A Brief Bibliographic Introduction
from Part I - The Greek-Arabic Scientific Tradition and Its Appropriation, Adaptation, and Development in Medieval Jewish Cultures, East and West
Published online by Cambridge University Press: 05 June 2012
“The Jewish people did not begin to philosophize because of an irresistible urge to do so. They received philosophy from outside sources, and the history of Jewish philosophy is a history of successive absorptions of foreign ideas which were then transformed and adapted to specific Jewish points of view.” Julius Guttmann's pertinent assessment applies to all the domains considered in this volume. Consequently, one could reasonably expect a volume entitled Science in Medieval Jewish Cultures to offer full descriptions of the bodies of knowledge that Jews appropriated during the Middle Ages, as well as detailed accounts of the process of appropriation itself. However, no attempt at such a comprehensive treatment is undertaken here, although many of the chapters that follow describe the assimilation of Greco-Arabic science in the specific domain addressed. The reason for this omission is that a number of thorough studies bearing on this multifold subject are available, and some are very recent, making yet another effort redundant. Hence it seems sufficient to offer here a short guide to the literature that will steer neophyte readers to relevant studies.
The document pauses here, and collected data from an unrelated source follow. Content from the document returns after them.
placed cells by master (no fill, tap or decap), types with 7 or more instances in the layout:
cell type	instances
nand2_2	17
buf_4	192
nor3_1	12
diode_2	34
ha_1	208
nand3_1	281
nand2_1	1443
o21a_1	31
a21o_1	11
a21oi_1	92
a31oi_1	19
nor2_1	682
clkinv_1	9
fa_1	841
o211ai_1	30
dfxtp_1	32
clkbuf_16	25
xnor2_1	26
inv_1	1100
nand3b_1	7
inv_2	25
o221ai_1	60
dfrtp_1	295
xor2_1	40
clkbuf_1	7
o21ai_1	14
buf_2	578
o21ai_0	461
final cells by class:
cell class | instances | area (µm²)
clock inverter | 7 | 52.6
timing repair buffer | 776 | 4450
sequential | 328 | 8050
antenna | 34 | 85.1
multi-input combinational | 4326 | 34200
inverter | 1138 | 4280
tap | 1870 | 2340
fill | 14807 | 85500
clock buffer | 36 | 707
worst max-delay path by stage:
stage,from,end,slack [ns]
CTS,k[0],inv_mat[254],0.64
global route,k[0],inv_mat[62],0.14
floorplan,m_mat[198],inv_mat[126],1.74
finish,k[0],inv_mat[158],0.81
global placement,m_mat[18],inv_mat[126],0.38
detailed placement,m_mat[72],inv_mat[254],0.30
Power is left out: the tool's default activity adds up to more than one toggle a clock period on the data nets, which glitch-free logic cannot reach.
$ cat src/hw/minv_pkg.sv
// ####################################################################
// signed Q16.16 words; matrix size N is a module parameter (at most 8)
// ####################################################################
package minv_pkg;

	typedef logic signed [31:0] word_t;

	localparam int FRAC = 16;
	localparam word_t ONE = 32'sh0001_0000;

	// byte offsets, element (r,c) at base + 4*(r*N + c)
	localparam logic [31:0] REG_CTRL     = 32'h0000_0000;
	localparam logic [31:0] REG_STATUS   = 32'h0000_0004;
	localparam logic [31:0] REG_A_BASE   = 32'h0000_0100;
	localparam logic [31:0] REG_INV_BASE = 32'h0000_0200;

	localparam logic [1:0] RESP_OKAY   = 2'b00;
	localparam logic [1:0] RESP_SLVERR = 2'b10;

	typedef struct packed {
		logic [31:0] awaddr;
		logic        awvalid;
		logic [31:0] wdata;
		logic        wvalid;
		logic        bready;
		logic [31:0] araddr;
		logic        arvalid;
		logic        rready;
	} axil_req_t;

	typedef struct packed {
		logic        awready;
		logic        wready;
		logic [1:0]  bresp;
		logic        bvalid;
		logic        arready;
		logic [31:0] rdata;
		logic [1:0]  rresp;
		logic        rvalid;
	} axil_rsp_t;

	typedef enum logic {
		OP_DIV,
		OP_SQRT
	} arith_op_e;

	// one request word, seen as a quotient pair or as a radicand
	typedef union packed {
		struct packed {
			word_t num;
			word_t den;
		} div;
		logic [63:0] radicand;
	} arith_arg_u;

	typedef struct packed {
		logic       valid;
		arith_op_e  op;
		arith_arg_u arg;
	} arith_req_t;

	typedef struct packed {
		logic  valid;
		word_t result;
		logic  fault;
	} arith_rsp_t;

endpackage

$ cat src/hw/minv_regs.sv
// ####################################################################
// full-word writes only; element index ignores address bits 1:0
// ####################################################################
module minv_regs #(
	parameter int N = 3
) (
	input  logic                            i,
	input  logic                            arst_n,
	input  minv_pkg::axil_req_t             axil_req,
	output minv_pkg::axil_rsp_t             axil_rsp,
	output minv_pkg::word_t [N*N-1:0]       a_mat,
	output logic                            start,
	input  logic                            fact_fail,
	input  logic                            gram_done,
	input  minv_pkg::word_t [N*N-1:0]       inv_mat,
	output logic                            done
);
	localparam logic [31:0] SPAN = 32'(4 * N * N);

	logic busy;
	logic error;
	logic bvalid;
	logic rvalid;
	logic [1:0] bresp;
	logic [1:0] rresp;
	logic [31:0] rdata;
	logic wr_go;
	logic rd_go;
	logic wr_ctrl;
	logic wr_a;
	logic rd_a;
	logic rd_inv;
	logic [31:0] wr_off;
	logic [31:0] rd_off_a;
	logic [31:0] rd_off_inv;

	// one transaction per channel until its response is taken
	assign wr_go = axil_req.awvalid && axil_req.wvalid && !bvalid;
	assign rd_go = axil_req.arvalid && !rvalid;

	// offsets below a base wrap high and miss the region
	assign wr_off = axil_req.awaddr - minv_pkg::REG_A_BASE;
	assign wr_a = wr_off < SPAN;
	assign wr_ctrl = axil_req.awaddr == minv_pkg::REG_CTRL;
	assign rd_off_a = axil_req.araddr - minv_pkg::REG_A_BASE;
	assign rd_off_inv = axil_req.araddr - minv_pkg::REG_INV_BASE;
	assign rd_a = rd_off_a < SPAN;
	assign rd_inv = rd_off_inv < SPAN;

	always_ff @(posedge i or negedge arst_n) begin
		if (!arst_n) begin
			busy <= 1'b0;
			done <= 1'b0;
			error <= 1'b0;
			start <= 1'b0;
			bvalid <= 1'b0;
			rvalid <= 1'b0;
			a_mat <= '0;
		end else begin
			start <= 1'b0;
			if (wr_go) begin
				bvalid <= 1'b1;
				if (wr_ctrl && axil_req.wdata[0] && !busy) begin
					busy <= 1'b1;
					done <= 1'b0;
					error <= 1'b0;
					start <= 1'b1;
				end
				if (wr_a && !busy)
					a_mat[wr_off[7:2]] <= axil_req.wdata;
			end else if (axil_req.bready) begin
				bvalid <= 1'b0;
			end
			if (rd_go)
				rvalid <= 1'b1;
			else if (axil_req.rready)
				rvalid <= 1'b0;
			// end of run
			if (gram_done) begin
				busy <= 1'b0;
				done <= 1'b1;
			end
			if (fact_fail) begin
				busy <= 1'b0;
				error <= 1'b1;
			end
		end
	end

	always_ff @(posedge i) begin
		if (wr_go)
			bresp <= (wr_ctrl || (wr_a && !busy)) ? minv_pkg::RESP_OKAY : minv_pkg::RESP_SLVERR;
		if (rd_go) begin
			rresp <= minv_pkg::RESP_OKAY;
			if (axil_req.araddr == minv_pkg::REG_CTRL)
				rdata <= '0;
			else if (axil_req.araddr == minv_pkg::REG_STATUS)
				rdata <= {29'b0, error, done, busy};
			else if (rd_a)
				rdata <= a_mat[rd_off_a[7:2]];
			else if (rd_inv)
				rdata <= inv_mat[rd_off_inv[7:2]];
			else begin
				rdata <= '0;
				rresp <= minv_pkg::RESP_SLVERR;
			end
		end
	end

	always_comb begin
		axil_rsp.awready = wr_go;
		axil_rsp.wready = wr_go;
		axil_rsp.bresp = bresp;
		axil_rsp.bvalid = bvalid;
		axil_rsp.arready = rd_go;
		axil_rsp.rdata = rdata;
		axil_rsp.rresp = rresp;
		axil_rsp.rvalid = rvalid;
	end

endmodule

$ cat config.mk
export PLATFORM = sky130hd
export DESIGN_NAME = minv_regs
export DESIGN_NICKNAME = d
export VERILOG_FILES = /design/src/hw/minv_pkg.sv /design/src/hw/minv_regs.sv
export SDC_FILE = /design/constraint.sdc
export NUM_CORES = 1
export LEC_CHECK = 0
export ABC_CLOCK_PERIOD_IN_PS = 2800
export BUFFER_PORTS_ARGS = -buffer_cell sky130_fd_sc_hd__buf_2
export CAP_MARGIN = 10
export CORE_AREA = 3 3 280 282
export CTS_CLUSTER_SIZE = 25
export DETAILED_ROUTE_END_ITERATION = 16
export DIE_AREA = 0 0 283 285
export PLACE_DENSITY = 0.54
export SKIP_LAST_GASP = 1
export SYNTH_ARGS = -nofsm -noshare
export SYNTH_HDL_FRONTEND = slang
export SYNTH_SLANG_ARGS = --single-unit
$ cat constraint.sdc
create_clock -name i -period 2.8 [get_ports i]
set_clock_uncertainty 0.1 [all_clocks]
set_input_delay 0.14 -clock i [delete_from_list [all_inputs] [get_ports i]]
set_output_delay 0.14 -clock i [all_outputs]
set_load 0.05 [all_outputs]
==> metrics.yaml <==
logic_synthesis:
  synth.most_common_cell: "dfrtp_1"
  syn-instance-count: 1217
  synthArstFlopShare_pct: 89.63
  yosys_register_bits: 328
  synth_flop_cell: "dfrtp_1"
  synth_edf_count: 34
  syn_area_um2: 17310
  synth_top_cell_area_share_pct: 42.51
  ys_seq_area_share_pct: 48.41
  synth_cell_types: 58
  synth_largest_area_cell: "dfrtp_1"
  synth.top_cells.by_area: "dfrtp_1 43%, mux2_2 18%, mux4_2 16%, edfxtp_1 5.9%, mux2i_1 2.3%"
  synth_top_cells_by_count: "294 x dfrtp_1, 278 x mux2_2, 124 x mux4_2, 45 x nor2_1, 41 x clkbuf_1"
  yosys_warnings: 0
  synth_area_per_cell_um2: 14.22
power:
  p_leak_nw: 12.47
  power_mw: 11.75
  p_int_mw: 8.786
  p_seq_share_pct: 41.3
  power.density_nw_per_um2: 473.2
  clock_power_share_pct: 46.5
  share_comb_of_total_power_pct: 12.2
  swShare_pct: 25.24
  ir_drop_v: 0.0003572
  switching_power_mw: 2.966
routing:
  first_pass_iters: 5
  avgViaCountPerCell: 4.772
  drt_iter0_drc: 936
  wl_per_cell_um: 26.90
  vias: 14818
  ant_nets: 0
  drc_errors: 0
  wl_mm: 83.52
critical_path:
  cp_data_required_time_ns: 3.12
  path_class: "reg2reg"
  rr_worst_depth: 7
  r2r_start: "busy$_DFFE_PN0P_"
  crit_path_start_kind: "register"
  critPathSlowestCell: "dfrtp_1"
  crit_arrival_ns: 2.89
  cp-end-kind: "register"
  cp_max_fo: 13
  rrSetupSlack_ns: 0.23
  path_cells: "nor4bb_1 -> o21ai_0 -> nor4b_2 -> nor2b_1 -> and3_2 -> buf_4 -> mux2_2"
  r2r-end: "a_mat[175]$_DFFE_PN0P_"
  cp_slowest_stage_delay_ns: 0.39
clock_network:
  cts_setup_buffers: 0
  cts_tree: "yes"
  clkLatencyLatePin_ns: 0.55
  root_buffer: "clkbuf_16"
  htreeDepth: 2
  cts_max_path_buffers: 3
  path_clk_slew_ns: 0.06
  cts.sinks: 328
  cts_made_buffers: 41
timing:
  slew_headroom_pct: 38.47
  final-hold-violation-count: 0
  setup_viol: 0
  maxSlewViolCount: 0
  finalCritPeriodShare_pct: 91.63
  setup_slack_ns: 0.2344
  period_needed_ns: 2.566
  worst_pin_slew_ns: 0.9229
  fmax_ghz: 0.3898
  rsz0062_at_grt: "no"
  fin_tns_setup_ns: 0
placement:
  gp_congestion: 1.026
  hpwl_mm: 64.93
  dp.cells: 2950
  dpl_worst_slack_ns: -0.05697
  numPortBuffers: 721
layout:
  drive_gt1_share_pct: 62.38
  syn_to_final_growth_pct: 43.52
  post-route-util_pct: 32.70
  final_nets: 2432
  stdcell_count: 3105
grt:
  antenna_found_initial: 15
  grt_pass1_wl_mm: 118.4
  grt_max_degree: 98
  grt_overflow: 0
  grt.total_usage_pct: 19.94
  grt_pass1_vias: 15933
min_path:
  holdCritPathClass: "in2reg"
  whs_endpoint: "rdata[2]$_SDFFCE_PP0P_"
  min_path_cells: 4
  hp-start: "inv_mat[258]"
status:
  status: "completed"
die:
  num_rows: 101
  dieWidth_um: 283
  start_util_pct: 22.79
  ios: 724
  dieArea_um2: 80660
  core_um2: 75950
  die_y_um: 285
job:
  drv_cap: 0
layout make-up:
| cell class | instances | area, µm² |
|---|---|---|
| multi-input cells | 752 | 8399 |
| inverters | 38 | 142.6 |
| fillers | 7655 | 51110 |
| diodes | 7 | 17.52 |
| flip-flops and latches | 328 | 8378 |
| clock buffers | 62 | 1237 |
| clock inverters | 11 | 151.4 |
| repair buffers | 877 | 5221 |
| well taps | 1030 | 1289 |
power by group through the flow:
| stage | registers [mW] | logic (mW) | clock network (mW) |
|---|---|---|---|
| 6_report | 4.86 | 1.43 | 5.46 |
| 5_1_grt | 4.86 | 1.54 | 5.82 |
| 4_1_cts | 4.86 | 1.45 | 5.64 |
| 3_5_place_dp | 4.94 | 1.36 | 0 |
| 3_3_place_gp | 4.94 | 1.35 | 0 |
| 2_1_floorplan | 5.04 | 0.508 | 0 |
logic make-up (layout without fill, tap and decap cells):
kind of cell	count (synthesis)	after routing	share of synthesized area, %
AND/OR/NAND/NOR	143	143	4.743
multiplexers	451	451	37.13
adder cells (fa/ha/maj)	1	1	0.07229
buffers and inverters	138	988	3.333
flip-flops	328	328	48.41
XOR/XNOR	4	4	0.2025
other	1	9	0.02167
AO/OA/AOI/OAI	151	151	6.081
worst max path at each step:
stage | from | endpoint | cells past startpoint
after detailed placement | axil_req[11] | rdata[16]$_SDFFCE_PP0P_ | 10
after floorplan | rvalid$_DFFE_PN0P_ | axil_rsp[35] | 2
after global routing | bvalid$_DFFE_PN0P_ | a_mat[175]$_DFFE_PN0P_ | 8
final | busy$_DFFE_PN0P_ | a_mat[175]$_DFFE_PN0P_ | 7
after CTS | axil_req[69] | bresp[1]$_DFFE_PP_ | 8
after global placement | axil_req[11] | rdata[1]$_SDFFCE_PP0P_ | 10
flip-flops by register name, summed over array words and instances (netlist names):
name,count
error,1
rresp,1
rdata,32
a_mat,288
bresp,1
busy,1
rvalid,1
done,1
bvalid,1
start,1
per-layer routing:
metal	share of wire (%)	track usage [%]	vias to the layer above
met3	7.2	4.660	97
met4	2.5	5.457	2
met2	49	33.80	644
met1	41	25.48	7700
li1	-	-	6375
met5	0.012	0	-
cell usage in the layout, fill, tap and decap left out, types with 11 or more instances in the layout:
cell and n:
nor2_1 45, nor4_1 13, mux4_2 124, edfxtp_1 34, nor3_1 11, a22oi_1 32
o2bb2ai_1 29, o22ai_1 32, mux2_2 278, mux2i_1 39, buf_2 717, nand2_1 12
buf_4 64, buf_12 18, dlygate4sd3_1 75, clkbuf_16 43, a21oi_1 35, inv_1 37
dfrtp_1 294
per-stage QoR:
stage / cell area, µm² / hold WS [ns]
floorplan: 17310 / -0.2556
global placement: 22680 / 0.1558
detailed placement: 22680 / 0.1655
CTS: 24830 / 0.009816
global route: 24830 / 0.04240
finish: 24840 / 0.07181
worst max-delay path, delay by kind of cell, from the launching register on:
family	cells	cell delay, ns
compound gates	1	0.18
buf+inv	1	0.27
simple gates	4	1.12
mux	1	0.37
flops	1	0.39
repair_timing:
action,in CTS,in global routing
hold buffers,76,0
endpoints found under the setup margin,0,1
gates resized for setup,0,0
endpoints found under the hold margin,411,0
(Power assumes the default switching activity.)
The assimilation of science and philosophy by medieval Jews in the Islamic world and by those in Christian Europe should be studied separately. The Arabophone Jews in the Islamic world had direct access to the many sources available in Arabic; in contrast, Jewish scholars living in Christian Europe as a rule did not read Latin, the educated language of the majority culture, and had access only to literature available in Hebrew. Consequently, “the history of successive absorptions” of foreign scientific and philosophical lore by medieval Jews must be addressed separately for these two cultural areas.